(Stored entries)
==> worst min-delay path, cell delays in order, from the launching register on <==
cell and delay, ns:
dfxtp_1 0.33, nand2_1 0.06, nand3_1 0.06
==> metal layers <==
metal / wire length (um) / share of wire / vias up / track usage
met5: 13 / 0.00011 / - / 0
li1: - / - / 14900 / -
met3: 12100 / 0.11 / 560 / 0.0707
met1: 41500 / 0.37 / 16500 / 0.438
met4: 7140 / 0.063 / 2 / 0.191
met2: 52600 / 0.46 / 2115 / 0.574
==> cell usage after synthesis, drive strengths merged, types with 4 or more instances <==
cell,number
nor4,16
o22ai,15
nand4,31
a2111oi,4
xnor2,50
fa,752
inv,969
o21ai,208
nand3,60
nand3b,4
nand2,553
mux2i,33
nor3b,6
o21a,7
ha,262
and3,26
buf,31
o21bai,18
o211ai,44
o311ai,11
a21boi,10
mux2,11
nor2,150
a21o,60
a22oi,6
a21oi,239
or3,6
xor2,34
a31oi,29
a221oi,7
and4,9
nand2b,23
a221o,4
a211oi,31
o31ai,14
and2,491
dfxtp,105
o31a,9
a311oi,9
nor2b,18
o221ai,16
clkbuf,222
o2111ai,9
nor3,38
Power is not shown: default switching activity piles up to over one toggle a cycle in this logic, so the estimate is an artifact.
===== config.mk =====
export PLATFORM = sky130hd
export DESIGN_NAME = plic_core
export DESIGN_NICKNAME = d
export VERILOG_FILES = /design/src/rtl/plic_pkg.sv /design/src/rtl/plic_gateway.sv /design/src/rtl/plic_arbiter.sv /design/src/rtl/plic_core.sv
export SDC_FILE = /design/constraint.sdc
export NUM_CORES = 1
export LEC_CHECK = 0
export BUFFER_PORTS_ARGS = -buffer_cell sky130_fd_sc_hd__buf_4
export CORE_ASPECT_RATIO = 0.8
export CORE_MARGIN = 2
export CORE_UTILIZATION = 45
export DETAILED_ROUTE_END_ITERATION = 8
export GPL_TIMING_DRIVEN = 0
export PLACE_DENSITY = 0.71
export SYNTH_ARGS = -nofsm -noshare
export SYNTH_HDL_FRONTEND = slang
export SYNTH_SLANG_ARGS = --single-unit

===== constraint.sdc =====
create_clock -name clk -period 32.9 [get_ports clk]
set_clock_uncertainty 0.1 [all_clocks]
set_input_delay 4.935 -clock clk [delete_from_list [all_inputs] [get_ports clk]]
set_output_delay 4.935 -clock clk [all_outputs]
set_load 0.02 [all_outputs]

===== src/rtl/plic_pkg.sv =====
package plic_pkg;
  localparam int ADDR_W = 8;
  localparam int DATA_W = 32;

  typedef enum logic [1:0] {
    RGN_PRIO    = 2'd0,
    RGN_ENABLE  = 2'd1,
    RGN_THRESH  = 2'd2,
    RGN_PENDING = 2'd3
  } region_e;
endpackage


===== src/rtl/plic_gateway.sv =====
module plic_gateway #(
  parameter bit EDGE = 1'b0
) (
  input  logic clk,
  input  logic rst_n,
  input  logic src_i,
  input  logic claim_i,
  input  logic cmpl_i,
  output logic pend_o,
  output logic busy_o
);
  logic prev_q;
  logic req;

  generate
    if (EDGE) begin : g_edge
      assign req = src_i & ~prev_q;
    end else begin : g_level
      assign req = src_i;
    end
  endgenerate

  always_ff @(posedge clk) begin
    if (!rst_n) begin
      prev_q <= 1'b0;
      pend_o <= 1'b0;
      busy_o <= 1'b0;
    end else begin
      prev_q <= src_i;
      if (claim_i) begin
        pend_o <= 1'b0;
        busy_o <= 1'b1;
      end else if (busy_o) begin
        if (cmpl_i) busy_o <= 1'b0;
      end else if (req) begin
        pend_o <= 1'b1;
      end
    end
  end
endmodule


===== src/rtl/plic_arbiter.sv =====
module plic_arbiter #(
  parameter int NSRC = 10,
  parameter int PW   = 3,
  parameter int ID_W = 4
) (
  input  logic [NSRC:0]         elig,
  input  logic [NSRC:0][PW-1:0] prio,
  input  logic [PW-1:0]         thresh,
  output logic [ID_W-1:0]       win_id
);
  logic [PW-1:0] best_p;

  always_comb begin
    best_p = thresh;
    win_id = '0;
    for (int s = 1; s <= NSRC; s++) begin
      if (elig[s] && (prio[s] > best_p)) begin
        best_p = prio[s];
        win_id = ID_W'(s);
      end
    end
  end
endmodule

> Problem statement:
Keeping every word as it is, repeat all of the records.

> Exercise response:
==> worst min-delay path, cell delays in order, from the launching register on <==
cell and delay, ns:
dfxtp_1 0.33, nand2_1 0.06, nand3_1 0.06
==> metal layers <==
metal / wire length (um) / share of wire / vias up / track usage
met5: 13 / 0.00011 / - / 0
li1: - / - / 14900 / -
met3: 12100 / 0.11 / 560 / 0.0707
met1: 41500 / 0.37 / 16500 / 0.438
met4: 7140 / 0.063 / 2 / 0.191
met2: 52600 / 0.46 / 2115 / 0.574
==> cell usage after synthesis, drive strengths merged, types with 4 or more instances <==
cell,number
nor4,16
o22ai,15
nand4,31
a2111oi,4
xnor2,50
fa,752
inv,969
o21ai,208
nand3,60
nand3b,4
nand2,553
mux2i,33
nor3b,6
o21a,7
ha,262
and3,26
buf,31
o21bai,18
o211ai,44
o311ai,11
a21boi,10
mux2,11
nor2,150
a21o,60
a22oi,6
a21oi,239
or3,6
xor2,34
a31oi,29
a221oi,7
and4,9
nand2b,23
a221o,4
a211oi,31
o31ai,14
and2,491
dfxtp,105
o31a,9
a311oi,9
nor2b,18
o221ai,16
clkbuf,222
o2111ai,9
nor3,38
Power is not shown: default switching activity piles up to over one toggle a cycle in this logic, so the estimate is an artifact.
===== config.mk =====
export PLATFORM = sky130hd
export DESIGN_NAME = plic_core
export DESIGN_NICKNAME = d
export VERILOG_FILES = /design/src/rtl/plic_pkg.sv /design/src/rtl/plic_gateway.sv /design/src/rtl/plic_arbiter.sv /design/src/rtl/plic_core.sv
export SDC_FILE = /design/constraint.sdc
export NUM_CORES = 1
export LEC_CHECK = 0
export BUFFER_PORTS_ARGS = -buffer_cell sky130_fd_sc_hd__buf_4
export CORE_ASPECT_RATIO = 0.8
export CORE_MARGIN = 2
export CORE_UTILIZATION = 45
export DETAILED_ROUTE_END_ITERATION = 8
export GPL_TIMING_DRIVEN = 0
export PLACE_DENSITY = 0.71
export SYNTH_ARGS = -nofsm -noshare
export SYNTH_HDL_FRONTEND = slang
export SYNTH_SLANG_ARGS = --single-unit

===== constraint.sdc =====
create_clock -name clk -period 32.9 [get_ports clk]
set_clock_uncertainty 0.1 [all_clocks]
set_input_delay 4.935 -clock clk [delete_from_list [all_inputs] [get_ports clk]]
set_output_delay 4.935 -clock clk [all_outputs]
set_load 0.02 [all_outputs]

===== src/rtl/plic_pkg.sv =====
package plic_pkg;
  localparam int ADDR_W = 8;
  localparam int DATA_W = 32;

  typedef enum logic [1:0] {
    RGN_PRIO    = 2'd0,
    RGN_ENABLE  = 2'd1,
    RGN_THRESH  = 2'd2,
    RGN_PENDING = 2'd3
  } region_e;
endpackage


===== src/rtl/plic_gateway.sv =====
module plic_gateway #(
  parameter bit EDGE = 1'b0
) (
  input  logic clk,
  input  logic rst_n,
  input  logic src_i,
  input  logic claim_i,
  input  logic cmpl_i,
  output logic pend_o,
  output logic busy_o
);
  logic prev_q;
  logic req;

  generate
    if (EDGE) begin : g_edge
      assign req = src_i & ~prev_q;
    end else begin : g_level
      assign req = src_i;
    end
  endgenerate

  always_ff @(posedge clk) begin
    if (!rst_n) begin
      prev_q <= 1'b0;
      pend_o <= 1'b0;
      busy_o <= 1'b0;
    end else begin
      prev_q <= src_i;
      if (claim_i) begin
        pend_o <= 1'b0;
        busy_o <= 1'b1;
      end else if (busy_o) begin
        if (cmpl_i) busy_o <= 1'b0;
      end else if (req) begin
        pend_o <= 1'b1;
      end
    end
  end
endmodule


===== src/rtl/plic_arbiter.sv =====
module plic_arbiter #(
  parameter int NSRC = 10,
  parameter int PW   = 3,
  parameter int ID_W = 4
) (
  input  logic [NSRC:0]         elig,
  input  logic [NSRC:0][PW-1:0] prio,
  input  logic [PW-1:0]         thresh,
  output logic [ID_W-1:0]       win_id
);
  logic [PW-1:0] best_p;

  always_comb begin
    best_p = thresh;
    win_id = '0;
    for (int s = 1; s <= NSRC; s++) begin
      if (elig[s] && (prio[s] > best_p)) begin
        best_p = prio[s];
        win_id = ID_W'(s);
      end
    end
  end
endmodule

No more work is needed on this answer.